オオバコは、オオバコ科オオバコ属の多年草で、主にアジアを中心に自生しており、日本各地のあちらこちらの道端などで見かけられます。葉が大きいことから「大葉子」と名づけられました。中国では牛車や馬車が通る道沿いに生えていることから「車前草」と呼ばれ、日本薬局方にも登録されています。
種子は「車前子」と言い、昔から薬草として利用されていました。地方によってはオンバコ、カエロッパ、ギャーロッパ、スモウトリグサなど様々な方言で呼ばれています。
学名はPlantago asiatika 英名はPlantainです。Plantaと言うのはラテン語で足の裏を意味します。オオバコは風媒花(風に飛ばされて受粉する花)で、4〜9月が開花期です。葉の間から花茎を伸ばして、上部に白い小花をつけます。
花は薄紫色の葯を4個の萼片と1個の苞が包み花茎の下から順に咲きあがります。蕾から柱頭がでて、成熟した雌しべが芽を出します。
<雌性期>その後、4本の雄しべが現れます。
<両性期>そして、雌しべが枯れて
<雄性期>蓋果(他で言う果実)が実をつけます。この蓋果の中に種子が入っています。
漢方で種子は咳止めや利尿作用があるとして利用されてきました。オオバコは10〜30センチ位までしか成長しないので、他の植物と一緒に生えると日光が当たらず、消滅してしまいます。
しかし、オオバコの種子には多糖類が含まれており、雨や水でぬれると粘液を出して人や動物の足の裏などについて運ばれます。踏みつけられても丈夫な植物で、逆に踏まれないと、繁殖できません。
ですから、人や車の通る日当たりの良い道端などに見られることが多いようです。オオバコ茶はこのオオバコを根から抜いて、きれいに洗って天日干しさせ、葉と茎だけを乾燥させ、刻んだものです。
<効能・効果>
オオバコの成分を見てみると、全草にアウクビン(アルカロイド)やプランタギニン。種子には、プランタギニン、ホモプランタギニンなどのフラボノイドやプランタザン、アウクビンなどの粘膜物質、コハク酸(有機酸)、コリン(ビタミン)などが含まれています。
全草は乾燥させたものを細かく刻んでお茶のように飲むと、むくみを解消し、腫れ物には生の葉をあぶって、やわらかくなったものを貼ると、腫れを抑えます。他に健胃、強壮作用、心臓病、喘息、目の疲れ、関節の痛みにも効果があります。

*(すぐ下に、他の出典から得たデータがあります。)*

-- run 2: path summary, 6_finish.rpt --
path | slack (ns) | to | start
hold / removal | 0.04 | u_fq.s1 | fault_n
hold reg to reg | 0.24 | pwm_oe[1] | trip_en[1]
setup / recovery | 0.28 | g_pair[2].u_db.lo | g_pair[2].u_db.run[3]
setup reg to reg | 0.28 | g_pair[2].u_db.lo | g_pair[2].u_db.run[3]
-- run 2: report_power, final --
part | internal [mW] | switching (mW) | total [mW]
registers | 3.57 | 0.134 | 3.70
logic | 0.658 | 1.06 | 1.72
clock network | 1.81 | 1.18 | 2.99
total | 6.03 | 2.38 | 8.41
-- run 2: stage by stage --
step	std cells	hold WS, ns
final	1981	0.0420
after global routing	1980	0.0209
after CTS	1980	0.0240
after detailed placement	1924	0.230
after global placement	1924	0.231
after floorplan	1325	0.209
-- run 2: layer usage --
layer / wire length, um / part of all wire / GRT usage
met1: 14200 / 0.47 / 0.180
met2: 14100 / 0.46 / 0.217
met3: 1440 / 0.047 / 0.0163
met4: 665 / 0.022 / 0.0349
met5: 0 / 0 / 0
## src/rtl/fracdiv_pkg.sv

```systemverilog
package fracdiv_pkg;
   // Largest accumulator width accepted by the divider
   localparam int FRACDIV_MAX_W = 16;

   // Phase selection encoding for a requested edge
   typedef enum logic {
      PHASE_RISE = 1'b0,
      PHASE_FALL = 1'b1
   } phase_e;
endpackage

```

## src/rtl/fracdiv_accum.sv

```systemverilog
module fracdiv_accum #(
   parameter int W = 3
) (
   input  logic         clk,
   input  logic         rst,
   input  logic         en,
   input  logic [W-1:0] incr,
   output logic         carry,
   output logic [W-1:0] leftover
);
   localparam int SUM_W = W + 1;

   logic [W-1:0]     acc;
   logic [SUM_W-1:0] sum;

   assign sum      = {1'b0, acc} + {1'b0, incr};
   assign carry    = sum[W];
   assign leftover = sum[W-1:0];

   always_ff @(posedge clk) begin
      if (rst)     acc <= '0;
      else if (en) acc <= leftover;
   end


   frozen_acc_chk: assert property (@(posedge clk) disable iff (rst)
      !en |=> $stable(acc));


   keep_rem_chk: assert property (@(posedge clk) disable iff (rst)
      (en && carry) |=> (acc < $past(incr)));
endmodule

```

## src/rtl/fracdiv_phase.sv

```systemverilog
module fracdiv_phase #(
   parameter int W = 3
) (
   input  logic [W-1:0] incr,
   input  logic [W-1:0] leftover,
   output fracdiv_pkg::phase_e phase
);
   import fracdiv_pkg::*;

   localparam int CMP_W = W + 1;

   logic [CMP_W-1:0] twice_rem;
   logic [CMP_W-1:0] incr_ext;

   assign twice_rem = {leftover, 1'b0};
   assign incr_ext  = {1'b0, incr};

   always_comb begin
      phase = PHASE_RISE;
      if (twice_rem >= incr_ext) phase = PHASE_FALL;
   end
endmodule

```

## src/rtl/fracdiv_top.sv

```systemverilog
module fracdiv_top #(
   parameter int ACC_W = 3
) (
   input  logic             clk,
   input  logic             rst,
   input  logic             en,
   input  logic [ACC_W-1:0] incr,
   output logic             edge_req,
   output logic             fall_sel
);
   import fracdiv_pkg::*;

   generate
      if (ACC_W < 1 || ACC_W > FRACDIV_MAX_W) begin : g_bad_width
         $error("fracdiv_top: ACC_W out of range");
      end
   endgenerate

   logic             carry;
   logic [ACC_W-1:0] leftover;
   phase_e           phase;

   fracdiv_accum #(.W(ACC_W)) u_accum (
      .clk      (clk),
      .rst      (rst),
      .en       (en),
      .incr     (incr),
      .carry    (carry),
      .leftover (leftover)
   );

   fracdiv_phase #(.W(ACC_W)) u_phase (
      .incr     (incr),
      .leftover (leftover),
      .phase    (phase)
   );

   always_ff @(posedge clk) begin
      if (rst || !en) begin
         edge_req <= 1'b0;
         fall_sel <= 1'b0;
      end else begin
         edge_req <= carry;
         fall_sel <= carry && (phase == PHASE_FALL);
      end
   end


   reset_out_chk: assert property (@(posedge clk)
      rst |=> (!edge_req && !fall_sel));


   fall_with_edge_chk: assert property (@(posedge clk) disable iff (rst)
      fall_sel |-> edge_req);


   idle_out_chk: assert property (@(posedge clk) disable iff (rst)
      !en |=> !edge_req);


   zero_incr_chk: assert property (@(posedge clk) disable iff (rst)
      (incr == '0) |=> !edge_req);


   edge_needs_en_chk: assert property (@(posedge clk) disable iff (rst)
      edge_req |-> $past(en));
endmodule

```

## config.mk

```make
export PLATFORM = sky130hd
export DESIGN_NAME = fracdiv_top
export DESIGN_NICKNAME = d
export VERILOG_FILES = /design/src/rtl/fracdiv_pkg.sv /design/src/rtl/fracdiv_accum.sv /design/src/rtl/fracdiv_phase.sv /design/src/rtl/fracdiv_top.sv
export SDC_FILE = /design/constraint.sdc
export NUM_CORES = 1
export LEC_CHECK = 0
export ABC_AREA = 1
export BUFFER_PORTS_ARGS = -buffer_cell sky130_fd_sc_hd__buf_2
export CORE_AREA = 10 10 47 49
export CTS_CLUSTER_DIAMETER = 120
export CTS_CLUSTER_SIZE = 24
export DETAILED_ROUTE_END_ITERATION = 10
export DIE_AREA = 0 0 57 59
export PLACE_DENSITY = 0.51
export SLEW_MARGIN = 40
export SYNTH_ARGS = -nofsm -noshare
export SYNTH_HDL_FRONTEND = slang
export SYNTH_SLANG_ARGS = --single-unit
export TNS_END_PERCENT = 10
```

## constraint.sdc

```tcl
create_clock -name clk -period 1.48 [get_ports clk]
set_clock_uncertainty 0.05 [all_clocks]
set_input_delay 0.148 -clock clk [delete_from_list [all_inputs] [get_ports clk]]
set_output_delay 0.148 -clock clk [all_outputs]
set_load 0.02 [all_outputs]
```

# Yosys cells after proc, flatten, opt, wreduce, memory -nomap -nowiden
# Index checks and enable logic that the tools add are counted.
[word_totals]
reg_bits = 5
inputBits = 6
output_inout_bits = 2
word_cells = 9
[op_classes]
n_addsub = 1
n_lt_le_gt_ge = 1
muxes = 1
n_reduce_logical = 3
[op_table]
columns = ["operator", "count"]
rows = [
  ["3-bit by 3-bit adder with 4-bit output", 1],
  ["4-bit by 3-bit greater-or-equal comparator with 1-bit output", 1],
  ["1-bit logical AND", 1],
  ["1-bit logical NOT", 1],
  ["1-bit logical OR", 1],
  ["1-bit two-way mux", 1],
]

# Longest topological paths before layout
# Gate-level depths: netlist (run 1).
[depth]
depth_word = 4
mapped_depth = 8
mapped_depth_nobuf = 8

# Modules after synthesis
# Synthesis (run 1) repeated with hierarchy kept, for this count alone.
[hier_totals]
hier_cells = 50
area_unflattened_um2 = 337.8
[by_module_without_submodules]
columns = ["module", "instances", "cells_each", "area_each_um2", "seq_area_each_um2"]
rows = [
  ["fracdiv_accum", 1, 31, 216.5, 60.1],
  ["fracdiv_top", 1, 8, 62.6, 40.0],
  ["fracdiv_phase", 1, 11, 58.8, 0.0],
]

# Worst setup path before layout (run 1)
# Ideal clock, no wire load.
[synth_path]
kind = "reg2reg"
from = "register u_accum.acc[0]"
to = "register fall_sel"
setup_ps = 116
t_arrival_ps = 1426
required_ps = 1314
setup_slack_ps = -112
stages_incl_launch_ff = 8
n_path_buf = 0
synth_period_minus_slack_ps = 1592
path_cell_list = "dfxtp_1 -> ha_1 -> inv_1 -> fa_1 -> inv_1 -> ha_1 -> nand2_1 -> a21oi_2"
[synth_via]
elab_chain_cells = 4
[synth_rtl]
columns = ["element", "line", "rtl"]
rows = [
  ["start: declaration", "fracdiv_accum.sv:13", "logic [W-1:0] acc;"],
  ["start signal: assignment", "fracdiv_accum.sv:22", "else if (en) acc <= leftover;"],
  ["3-bit by 3-bit adder with 4-bit output", "fracdiv_accum.sv:16", "assign sum = {1'b0, acc} + {1'b0, incr};"],
  ["named net leftover[1]", "fracdiv_top.sv:20", "logic [ACC_W-1:0] leftover;"],
  ["4-bit by 3-bit greater-or-equal comparator with 1-bit output", "fracdiv_phase.sv:20", "if (twice_rem >= incr_ext) phase = PHASE_FALL;"],
  ["1-bit two-way mux", "fracdiv_phase.sv:20", ""],
  ["1-bit logical AND", "fracdiv_top.sv:44", "fall_sel <= carry && (phase == PHASE_FALL);"],
  ["end signal: assignment", "fracdiv_top.sv:44", ""],
  ["end: declaration", "fracdiv_top.sv:9", "output logic fall_sel"],
]
# The timed path passes the listed nets, and every way through them passes these cells.
# A chain may end at the register's enable or synchronous reset.

# Worst setup path in the final report (run 1)
# Same ends and word-level chain as after synthesis.

==> flow_summary.toml, run 1 <==
[final_layout]
layout_common_cells = "inv_1, nand2_1, buf_2"
multi_input_area_um2 = 181.4
area_delta_synth_final_pct = 36.78
fillers = 160
final-seq-area_um2 = 101.3
layout_commonest_cell = "inv_1"
fin_area_um2 = 446.7
drive_above_1_share = 0.2951
nets = 74
diodes = 0
postLayoutCoreUtil = 0.3188

[floorplan]
dieWidth_um = 57
rows = 14
start_util = 0.2330
die_area_mm2 = 0.003363
core_mm2 = 0.001401
ios = 8
die_h_um = 59

[synth]
syn_avg_cell_area_um2 = 7.257
synth_fp_nets = 57
synth-seq-cells = 5
ys_seq_area_frac = 0.3065
ys_types = 13
syn_inst = 45
yosysWarningCount = 0
syn_area_um2 = 326.6

[critical_path]
path_max_fanout = 2
arrival_ns = 1.65
cp_slowest_stage_delay_ns = 0.50
worstSetupEndpointType = "flip-flop"
startpoint_type = "flip-flop"
cp_slowest_cell = "fa_1"
path_buf_inv = 2
crit_family = "adder cells"
path_cells = "ha_1, inv_1, fa_1, inv_1, ha_1, nand2_1, a21oi_2"
regToRegSetupSlack_ns = -0.08
crit_required_ns = 1.57
critical_path_class = "flip-flop to flip-flop"

[clock_network]
clock_latency_ns = 0.24
cts_htree_levels = 1
cts.sinks = 5
numCtsBuffers = 3
cts_max_path_buffers = 2
clock_tree.root_cell = "clkbuf_4"
cts_tree = "yes"
clk_pin_slew_ns = 0.05
cts_resized = 0

[run_status]
outcome = "complete, but fails checks"
violations = "negative setup slack"

[power]
p_leak_nw = 0.2697
irDropWorstVdd_v = 0.0004019
p_per_area_mw_per_mm2 = 937.4

[global_route]
grt_usage = 0.04587
grt_max_degree = 6
grt_pass1_vias = 315
grt_pass1_wl_um = 1200
antenna_found_initial = 0
grt_overflow_total = 0

[place]
port_buffers = 7
dpl-instance-area_um2 = 420.4
place.gp.congestion = 0.7630
dpl.hpwl_um = 582.4

[timing]
finalCriticalPeriod_ns = 1.563
hold_viol = 0
fin_crit_sh = 1.056
fmax_mhz = 639.9
fin_ws_ns = -0.08281
setup_viol = 1
grt_setup_unrepaired = "yes"
maxSlewHeadroom = 0.8892
hold-worst-slack_ns = 0.09559
drv_slew = 0
worst_slew_pin_slew_ns = 0.1644

[run]
max-cap-violations = 0

[routing]
via_per_inst = 4.000
antenna_left = 0
drt_pass1_iterations = 2
drt-total-wl_um = 665
wl_per_cell_um = 8.636
vias = 308
drc = 0
drt-initial-drc-count = 4

[worst_hold_path]
hold_path_class = "input pin to flip-flop"
## registers in the layout (all words and copies together), names as in the netlist
| register | flops |
|---|---|
| u_accum.acc | 3 |
| edge_req | 1 |
| fall_sel | 1 |
## worst reg2reg max path: cells and delay by family, from the launching register on
kind,cells,cell delay (ns)
flip-flops,1,0.32
AND/OR/NAND/NOR,1,0.07
AO/OA/AOI/OAI,1,0.05
buffers and inverters,2,0.09
adder cells (fa/ha/maj),3,0.89
## path summary, 6_finish.rpt
check,start,endpoint,cells after the start
worst max-delay path,u_accum.acc[0],fall_sel,7
worst min-delay path,en,u_accum.acc[1],2
worst max register to register,u_accum.acc[0],fall_sel,7
worst min register to register,u_accum.acc[2],u_accum.acc[2],4
## synthesized netlist by cell type
cell type,number,share of area
a21oi_2,1,0.027
ha_1,5,0.19
dfxtp_1,5,0.31
nand3_1,1,0.015
nand2_1,7,0.080
o21ai_0,3,0.046
a21oi_1,2,0.031
nor2_1,6,0.069
inv_2,1,0.011
fa_1,1,0.061
o21ai_1,1,0.015
or2_0,1,0.019
inv_1,11,0.13
## stage by stage
stage,setup slack (ns),instances,power [mW],TNS (ns)
final,-0.08281,77,0.4187,-0.08281
after detailed placement,-0.09177,73,0.2609,-0.09177
after CTS,-0.09634,77,0.4291,-0.09634
after global routing,-0.1756,77,0.4597,-0.1756
after global placement,-0.08494,73,0.2599,-0.08494
after floorplan,-0.07061,45,0.2157,-0.07061
## cell families (layout without fill, tap and decap cells)
group | after synthesis | in the layout | synth area share
adders and majority gates | 6 | 6 | 0.2529
DFF | 5 | 5 | 0.3065
AOI/OAI and AO/OA | 7 | 7 | 0.1188
buffers and inverters | 12 | 28 | 0.1379
and+or+nand+nor | 15 | 15 | 0.1839
## where the power goes
group / leakage (nW) / switching (mW) / total, mW / internal, mW
registers: 0.0415 / 0.00446 / 0.150 / 0.145
logic: 0.213 / 0.0567 / 0.107 / 0.0504
clock network: 0.0150 / 0.0596 / 0.162 / 0.102
## timing repair
item,CTS,global route
buffers inserted,0,0
hold buffers,0,0
endpoints found under the setup margin,1,1
## cell type report
type | count | share of cell area
Sequential cell | 5 | 0.2269
Inverter | 12 | 0.1008
Tap cell | 16 | 0.04482
Clock buffer | 4 | 0.05882
Timing Repair Buffer | 12 | 0.1625
Multi-Input combinational cell | 28 | 0.4062
## per-layer routing
layer / track usage / part of all wire / wire length [um]
met1: 0.04410 / 0.42 / 279
met2: 0.06512 / 0.42 / 280
met3: 0.05150 / 0.16 / 105
met4: 0.01007 / 0 / 0
met5: 0 / 0 / 0
Note: power is estimated with default switching activity, not from simulation.
==> inputs of run 2 (changes only) <==
RECOVER_POWER = 100   (was default)
==> flow_summary.toml, run 2 (synthesis gave the netlist of run 1 again) <==
[global_route]
grt_overflow_total = 0
grt_pass1_wl_um = 1200
grt_pass1_vias = 315
antenna_found_initial = 0
grt_usage = 0.04587
grt_max_degree = 6

[run_status]
outcome = "complete, but fails checks"
violations = "negative setup slack"

[power]
p_leak_nw = 0.2611
seq_power_share = 0.359
pwr-share-clk = 0.387
p_per_area_mw_per_mm2 = 941.6
total_power_mw = 0.4182
power.switching_mw = 0.1209
pwr-share-comb = 0.255
swShare = 0.2890
power.internal_mw = 0.2973
irDropWorstVdd_v = 0.0004017

[final_layout]
top_register = "u_accum.acc"
layout_commonest_cell = "inv_1"
diodes = 0
largest_reg_flops = 3
nets = 74
drive_above_1_share = 0.2623
layout_common_cells = "inv_1, nand2_1, nor2_1"
area_delta_synth_final_pct = 36.02
reg_top3 = "u_accum.acc x3, edge_req x1, fall_sel x1"

[place]
dpl.hpwl_um = 582.4
post-place-ws_ns = -0.09177
place.gp.congestion = 0.7630
port_buffers = 7

[floorplan]
ios = 8
die_h_um = 59
die_area_mm2 = 0.003363
dieWidth_um = 57
core_mm2 = 0.001401
start_util = 0.2330
rows = 14

[timing]
grt_setup_unrepaired = "yes"
hold_viol = 0
fin_crit_sh = 1.056
hold-worst-slack_ns = 0.09559
finalCriticalPeriod_ns = 1.563
setup_viol = 1
fmax_mhz = 639.9
worst_slew_pin_slew_ns = 0.2550
drv_slew = 0
maxSlewHeadroom = 0.8307
fin_ws_ns = -0.08281

[critical_path]
cp_slowest_stage_delay_ns = 0.50
arrival_ns = 1.65
cp_slowest_cell = "fa_1"
critical_path_class = "flip-flop to flip-flop"
worstSetupEndpointType = "flip-flop"
crit_required_ns = 1.57
path_buf_inv = 2
startpoint_type = "flip-flop"
path_cells = "ha_1, inv_1, fa_1, inv_1, ha_1, nand2_1, a21oi_2"
crit_family = "adder cells"
path_max_fanout = 2

[worst_hold_path]
hold_path_class = "input pin to flip-flop"

[clock_network]
cts_htree_levels = 1
clock_latency_ns = 0.24
cts_setup_buffers = 0
cts.sinks = 5
clk_pin_slew_ns = 0.05
cts_max_path_buffers = 2
cts_tree = "yes"
cts_resized = 0
numCtsBuffers = 3
clock_tree.root_cell = "clkbuf_4"

[routing]
vias = 308
via_per_inst = 4.000
wl_per_cell_um = 8.688
drc = 0
drt_pass1_iterations = 2
drt-initial-drc-count = 4
drt-total-wl_um = 669
antenna_left = 0

[run]
max-cap-violations = 0
-- run 2: final timing paths --
kind | startpoint | to | slack (ns) | cells after the start
worst max-delay path | u_accum.acc[0] | fall_sel | -0.08 | 7
worst min-delay path | en | u_accum.acc[1] | 0.1 | 2
worst min register to register | u_accum.acc[2] | u_accum.acc[2] | 0.54 | 4
worst max register to register | u_accum.acc[0] | fall_sel | -0.08 | 7
-- run 2: per-layer routing --
metal	global-route usage	wire length, um
met1	0.04410	281
met2	0.06512	280
met3	0.05150	106
met4	0.01007	0
met5	0	0
-- run 2: layout make-up --
class                   instances  area [um^2]
fillers                       162        957.2
multi-input cells              28        181.4
flip-flops and latches          5        101.3
repair buffers                 12        70.07
inverters                      12        45.04
clock buffers                   4        26.28
well taps                      16        20.02
-- run 2: metrics by stage --
stage	area [um^2]	utilization	instances	TNS, ns
after floorplan	327.8	-	45	-0.07061
after global placement	420.4	0.3000	73	-0.08494
after detailed placement	420.4	0.3000	73	-0.09177
after CTS	446.7	0.3188	77	-0.09634
after global routing	444.2	0.3170	77	-0.1756
final	444.2	0.3170	77	-0.08281
-- run 2: what timing repair did --
action | 4_1_cts | 5_1_grt
pin swaps | 0 | 0
hold buffers | 0 | 0
endpoints found under the setup margin | 1 | 1
gates cloned | 0 | 0
-- run 2: power by group through the flow --
stage / Sequential (mW) / Combinational (mW) / Clock (mW)
floorplan: 0.156 / 0.0601 / 0
global placement: 0.152 / 0.108 / 0
detailed placement: 0.152 / 0.109 / 0
CTS: 0.150 / 0.109 / 0.170
global route: 0.151 / 0.129 / 0.180
finish: 0.150 / 0.106 / 0.162
==> inputs of run 3 (changes only) <==
RECOVER_POWER = 25   (was 100)
==> flow_summary.toml, run 3 (synthesis gave the netlist of run 1 again) <==
[run_status]
outcome = "complete, but fails checks"
violations = "negative setup slack"

[clock_network]
clock_latency_ns = 0.24
cts_max_path_buffers = 2
numCtsBuffers = 3
cts_tree = "yes"
cts_resized = 0
cts_htree_levels = 1
cts.sinks = 5
clk_pin_slew_ns = 0.05
clock_tree.root_cell = "clkbuf_4"

[global_route]
grt_overflow_total = 0
grt_max_degree = 6
grt_pass1_wl_um = 1200
grt_pass1_vias = 315
antenna_found_initial = 0
grt_usage = 0.04587

[final_layout]
multi_input_area_um2 = 181.4
layout_commonest_cell = "inv_1"
postLayoutCoreUtil = 0.3179
top_register = "u_accum.acc"
fin_area_um2 = 445.4
largest_reg_flops = 3
final-seq-area_um2 = 101.3
area_delta_synth_final_pct = 36.40
drive_above_1_share = 0.2787
fillers = 161
diodes = 0
layout_common_cells = "inv_1, nand2_1, nor2_1, buf_2"
nets = 74
reg_top3 = "u_accum.acc x3, edge_req x1, fall_sel x1"

[critical_path]
worstSetupEndpointType = "flip-flop"
path_buf_inv = 2
cp_slowest_stage_delay_ns = 0.50
path_cells = "ha_1, inv_1, fa_1, inv_1, ha_1, nand2_1, a21oi_2"
startpoint_type = "flip-flop"
cp_slowest_cell = "fa_1"
arrival_ns = 1.65
critical_path_class = "flip-flop to flip-flop"
crit_required_ns = 1.57
crit_family = "adder cells"
path_max_fanout = 2
regToRegSetupSlack_ns = -0.08

[place]
dpl.hpwl_um = 582.4
place.gp.congestion = 0.7630
dpl-instance-area_um2 = 420.4
post-place-ws_ns = -0.09177
port_buffers = 7

[floorplan]
ios = 8
start_util = 0.2330
dieWidth_um = 57
die_h_um = 59
core_mm2 = 0.001401
die_area_mm2 = 0.003363
rows = 14

[timing]
grt_setup_unrepaired = "yes"
maxSlewHeadroom = 0.8317
fmax_mhz = 639.9
worst_slew_pin_slew_ns = 0.2536
fin_crit_sh = 1.056
hold_viol = 0
drv_slew = 0
setup_viol = 1
finalCriticalPeriod_ns = 1.563
setup-tns-final_ns = -0.08281
fin_ws_ns = -0.08281

[routing]
drt_pass1_iterations = 2
drt-initial-drc-count = 4
wl_per_cell_um = 8.662
vias = 308
antenna_left = 0
drt-total-wl_um = 667
via_per_inst = 4.000
drc = 0

[worst_hold_path]
hold_path_class = "input pin to flip-flop"

[run]
max-cap-violations = 0

[power]
p_leak_nw = 0.2655
p_per_area_mw_per_mm2 = 939.5
total_power_mw = 0.4185
irDropWorstVdd_v = 0.0004017
## run 3: changes by cell type in the layout (fill, tap and decap cells not counted), sizes merged
cell,delta
buf,+1
clkbuf,-1
## run 3: report_power, final
part | total [mW] | switching, mW | internal (mW) | leakage, nW
Combinational | 0.107 | 0.0567 | 0.0501 | 0.209
Clock | 0.162 | 0.0596 | 0.102 | 0.0150
Sequential | 0.150 | 0.00449 | 0.145 | 0.0415
Total | 0.418 | 0.121 | 0.298 | 0.265
## run 3: repair_timing
item,in CTS,in global routing
setup buffers,0,0
hold buffers,0,0
gates cloned,0,0
setup endpoints to repair,1,1
## run 3: final cells by class
cell class | count | share of cell area
Clock buffer | 4 | 0.05899
Inverter | 12 | 0.1011
Multi-Input combinational cell | 28 | 0.4073
Sequential cell | 5 | 0.2275
Tap cell | 16 | 0.04494
Timing Repair Buffer | 12 | 0.1601
## run 3: per-layer routing
metal / share of wire / GRT usage / vias to the layer above
li1: - / - / 168
met1: 0.42 / 0.04410 / 130
met2: 0.42 / 0.06512 / 10
met3: 0.16 / 0.05150 / 0
met4: 0 / 0.01007 / 0
met5: 0 / 0 / -
## run 3: stage by stage
step                hold WS [ns]  cells
finish                   0.09559     77
global route              0.1166     77
CTS                      0.08732     77
detailed placement        0.3468     73
global placement          0.3530     73
floorplan                 0.1874     45
## run 3: final timing paths
kind / endpoint / from / depth (start not counted)
max: fall_sel / u_accum.acc[0] / 7
min: u_accum.acc[1] / en / 2
min reg2reg: u_accum.acc[2] / u_accum.acc[2] / 4
max reg2reg: fall_sel / u_accum.acc[0] / 7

咳や痰が止まらないときは、種子を煎じて飲むと、アウクビンやプランタギニンの鎮咳・去痰作用が働きます。また、アウクビンには抗炎症や尿酸の排泄を促す作用があるので、利尿、解熱、口内炎にも有効的です。
その他コリンは高血圧を予防します。最近ではダイエットなどにも利用されていますが、オオバコ科のサイリウムという植物の種子の外皮からとった食物繊維で、水溶性と不溶性があります。水溶性の食物繊維は水分を吸収して、胃の中で30倍に膨れ満腹感を得ます。
さらに便のかさが増し、柔らかくなるので便秘改善になります。同時に善玉菌を増やし有害物質を排出してくれるので、腸内細菌のバランスを整え、大腸がんにも有効的です。コレステロール値が高い場合は、食物繊維が脂肪を吸着して、コレステロール値の増加を抑えます。
不溶性の食物繊維は摂取した食物が胃に停滞する時間(食物の消化)を遅らせて、急激な血糖値の増加やインシュリンの分泌を抑制する働きがあります。しかし過剰に摂取すると下痢などの症状があらわれるので、摂りすぎには注意しなければいけません。